- Task directions: Could you count the lines below that include the word "posedge" and give only the number?
(Given data begins)
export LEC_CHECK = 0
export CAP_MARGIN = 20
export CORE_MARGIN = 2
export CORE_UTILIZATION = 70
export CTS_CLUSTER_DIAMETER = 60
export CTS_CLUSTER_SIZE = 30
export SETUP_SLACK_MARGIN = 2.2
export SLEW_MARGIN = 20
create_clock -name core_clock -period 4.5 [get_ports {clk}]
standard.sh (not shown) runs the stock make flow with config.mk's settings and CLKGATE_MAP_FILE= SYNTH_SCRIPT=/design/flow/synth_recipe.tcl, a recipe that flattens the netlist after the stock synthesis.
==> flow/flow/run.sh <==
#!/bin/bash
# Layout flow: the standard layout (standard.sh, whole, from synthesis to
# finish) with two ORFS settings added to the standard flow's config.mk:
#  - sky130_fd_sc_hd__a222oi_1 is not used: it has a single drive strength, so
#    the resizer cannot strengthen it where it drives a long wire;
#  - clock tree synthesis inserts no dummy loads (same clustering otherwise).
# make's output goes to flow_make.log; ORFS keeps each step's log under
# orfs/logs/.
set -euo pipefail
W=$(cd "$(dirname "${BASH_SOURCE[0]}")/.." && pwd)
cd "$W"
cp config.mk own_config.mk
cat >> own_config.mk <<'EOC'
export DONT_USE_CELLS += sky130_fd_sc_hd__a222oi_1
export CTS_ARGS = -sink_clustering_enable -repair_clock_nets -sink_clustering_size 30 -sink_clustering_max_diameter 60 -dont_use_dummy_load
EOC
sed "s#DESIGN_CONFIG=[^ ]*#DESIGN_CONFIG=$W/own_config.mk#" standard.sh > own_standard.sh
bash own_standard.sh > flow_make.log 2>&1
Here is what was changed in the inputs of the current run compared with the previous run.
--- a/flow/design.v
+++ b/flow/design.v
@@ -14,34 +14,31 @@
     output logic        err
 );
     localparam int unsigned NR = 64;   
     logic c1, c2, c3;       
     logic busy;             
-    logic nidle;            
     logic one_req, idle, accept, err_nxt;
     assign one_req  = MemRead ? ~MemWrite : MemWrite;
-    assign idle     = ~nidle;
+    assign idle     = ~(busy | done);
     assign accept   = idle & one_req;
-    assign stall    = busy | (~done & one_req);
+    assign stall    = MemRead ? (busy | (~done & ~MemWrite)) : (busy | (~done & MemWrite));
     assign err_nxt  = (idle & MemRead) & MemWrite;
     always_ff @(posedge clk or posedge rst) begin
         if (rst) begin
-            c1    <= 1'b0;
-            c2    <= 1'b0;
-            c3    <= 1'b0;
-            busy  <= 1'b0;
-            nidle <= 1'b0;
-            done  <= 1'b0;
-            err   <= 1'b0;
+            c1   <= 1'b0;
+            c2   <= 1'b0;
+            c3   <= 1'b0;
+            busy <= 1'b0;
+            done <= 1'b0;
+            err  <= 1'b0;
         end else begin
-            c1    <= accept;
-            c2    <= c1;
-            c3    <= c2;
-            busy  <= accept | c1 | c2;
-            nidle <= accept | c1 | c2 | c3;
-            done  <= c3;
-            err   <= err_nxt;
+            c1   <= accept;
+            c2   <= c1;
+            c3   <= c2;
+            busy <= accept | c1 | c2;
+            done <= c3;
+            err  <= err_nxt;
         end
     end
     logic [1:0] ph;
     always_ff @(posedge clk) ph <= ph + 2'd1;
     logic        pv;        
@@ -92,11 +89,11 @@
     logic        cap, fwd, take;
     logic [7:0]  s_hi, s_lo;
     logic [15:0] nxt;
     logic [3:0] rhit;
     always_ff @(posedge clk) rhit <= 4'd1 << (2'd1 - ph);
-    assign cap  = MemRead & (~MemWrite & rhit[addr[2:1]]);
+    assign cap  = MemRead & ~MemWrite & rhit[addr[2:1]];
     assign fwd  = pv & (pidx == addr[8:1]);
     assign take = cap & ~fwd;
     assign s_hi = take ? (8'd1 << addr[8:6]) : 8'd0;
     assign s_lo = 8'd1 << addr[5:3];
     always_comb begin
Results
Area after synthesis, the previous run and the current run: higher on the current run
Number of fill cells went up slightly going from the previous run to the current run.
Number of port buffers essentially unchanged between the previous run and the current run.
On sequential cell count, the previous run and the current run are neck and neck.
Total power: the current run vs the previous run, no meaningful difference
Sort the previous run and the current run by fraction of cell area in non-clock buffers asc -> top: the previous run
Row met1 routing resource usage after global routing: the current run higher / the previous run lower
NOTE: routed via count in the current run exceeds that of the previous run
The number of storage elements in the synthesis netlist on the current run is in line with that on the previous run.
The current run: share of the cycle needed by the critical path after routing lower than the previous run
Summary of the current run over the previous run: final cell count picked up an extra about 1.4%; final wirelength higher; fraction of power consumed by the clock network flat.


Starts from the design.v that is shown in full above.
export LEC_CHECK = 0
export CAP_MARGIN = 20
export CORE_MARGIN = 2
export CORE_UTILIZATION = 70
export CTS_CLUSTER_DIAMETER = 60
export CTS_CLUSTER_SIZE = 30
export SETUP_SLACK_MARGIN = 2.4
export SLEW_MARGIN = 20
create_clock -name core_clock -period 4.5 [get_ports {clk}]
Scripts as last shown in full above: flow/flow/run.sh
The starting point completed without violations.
This design comes from an exercise in tuning for small area, a short achievable clock period and few clock cycles per item on the open sky130 flow, not from production work. Function was checked by simulation only, so behaviour that the tests miss may differ from the original.

## oak
Design sha256_stream_hasher, start of the top module:
module sha256_stream_hasher (
  input  wire         clk,
  input  wire         rst_n,
  input  wire         in_tvalid,
  output logic        in_tready,
  input  wire  [7:0]  in_tdata,
  input  wire  [1:0]  in_tuser,
  output logic        out_tvalid,
  input  wire         out_tready,
  output logic [31:0] out_tdata,
  output logic [4:0]  out_tuser,
  output logic        out_tlast
);
  function automatic logic [31:0] bsig0(input logic [31:0] x);
    bsig0 = {x[1:0], x[31:2]} ^ {x[12:0], x[31:13]} ^ {x[21:0], x[31:22]};
  endfunction
  function automatic logic [31:0] bsig1(input logic [31:0] x);
    bsig1 = {x[5:0], x[31:6]} ^ {x[10:0], x[31:11]} ^ {x[24:0], x[31:25]};
  endfunction
  function automatic logic [31:0] ssig0(input logic [31:0] x);
    ssig0 = {x[6:0], x[31:7]} ^ {x[17:0], x[31:18]} ^ {3'b000, x[31:3]};
  endfunction
  function automatic logic [31:0] ssig1(input logic [31:0] x);
    ssig1 = {x[16:0], x[31:17]} ^ {x[18:0], x[31:19]} ^ {10'd0, x[31:10]};
  endfunction
  logic        s_valid;
  logic [1:0]  s_mode;
  logic [7:0]  s_data;
  logic [15:0] len_r;
  logic        done_r;
  logic        msg_first;
  logic [5:0]  fill_r;
  logic        pad_active;
  logic        pad_wrap;
  logic [511:0] ib_r;
  logic        ib_full;
  logic        ib_first;
  logic        ib_last;
  logic [31:0] w_r [0:15];
  ...
For scale: roughly 11,000 cells after synthesis, roughly 1,700 flip-flops, about 84,000 sq um of cells after synthesis.
==> flow/config.mk <==
export PLATFORM = sky130hd
export DESIGN_NAME = sha256_stream_hasher
export DESIGN_NICKNAME = sha256_stream_hasher
export VERILOG_FILES = /design/flow/design.v
export SDC_FILE = /design/flow/constraint.sdc
export NUM_CORES = 4
export LEC_CHECK = 0
export ABC_AREA = 1
export CAP_MARGIN = 20
export CORE_MARGIN = 2
export CORE_UTILIZATION = 40
export CTS_CLUSTER_DIAMETER = 60
export CTS_CLUSTER_SIZE = 24
export PLACE_DENSITY = 0.6
export SLEW_MARGIN = 20
==> flow/constraint.sdc <==
create_clock -name core_clock -period 11.0 [get_ports {clk}]
set_input_delay 2.2000 -clock core_clock [delete_from_list [all_inputs] [get_ports {clk}]]
set_output_delay 2.2000 -clock core_clock [all_outputs]
set_load 0.01 [all_outputs]
standard.sh (not shown) runs the stock make flow with config.mk's settings and CLKGATE_MAP_FILE= SYNTH_SCRIPT=/design/flow/synth_recipe.tcl, a recipe that flattens the netlist after the stock synthesis.
==> flow/flow/run.sh <==
#!/bin/bash
set -euo pipefail
bash standard.sh ADDER_MAP_FILE= "BUFFER_PORTS_ARGS=-buffer_cell sky130_fd_sc_hd__buf_2" \
  SETUP_SLACK_MARGIN=7.4 finish > standard_flow.log 2>&1
oak reached the final stage; the timing, DRC and antenna checks on its layout passed.
Testbench counts of oak, summed over its fixed seeds: cycles 73,764, bytes 62,512.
(Given data ends)
- Result of this task: 3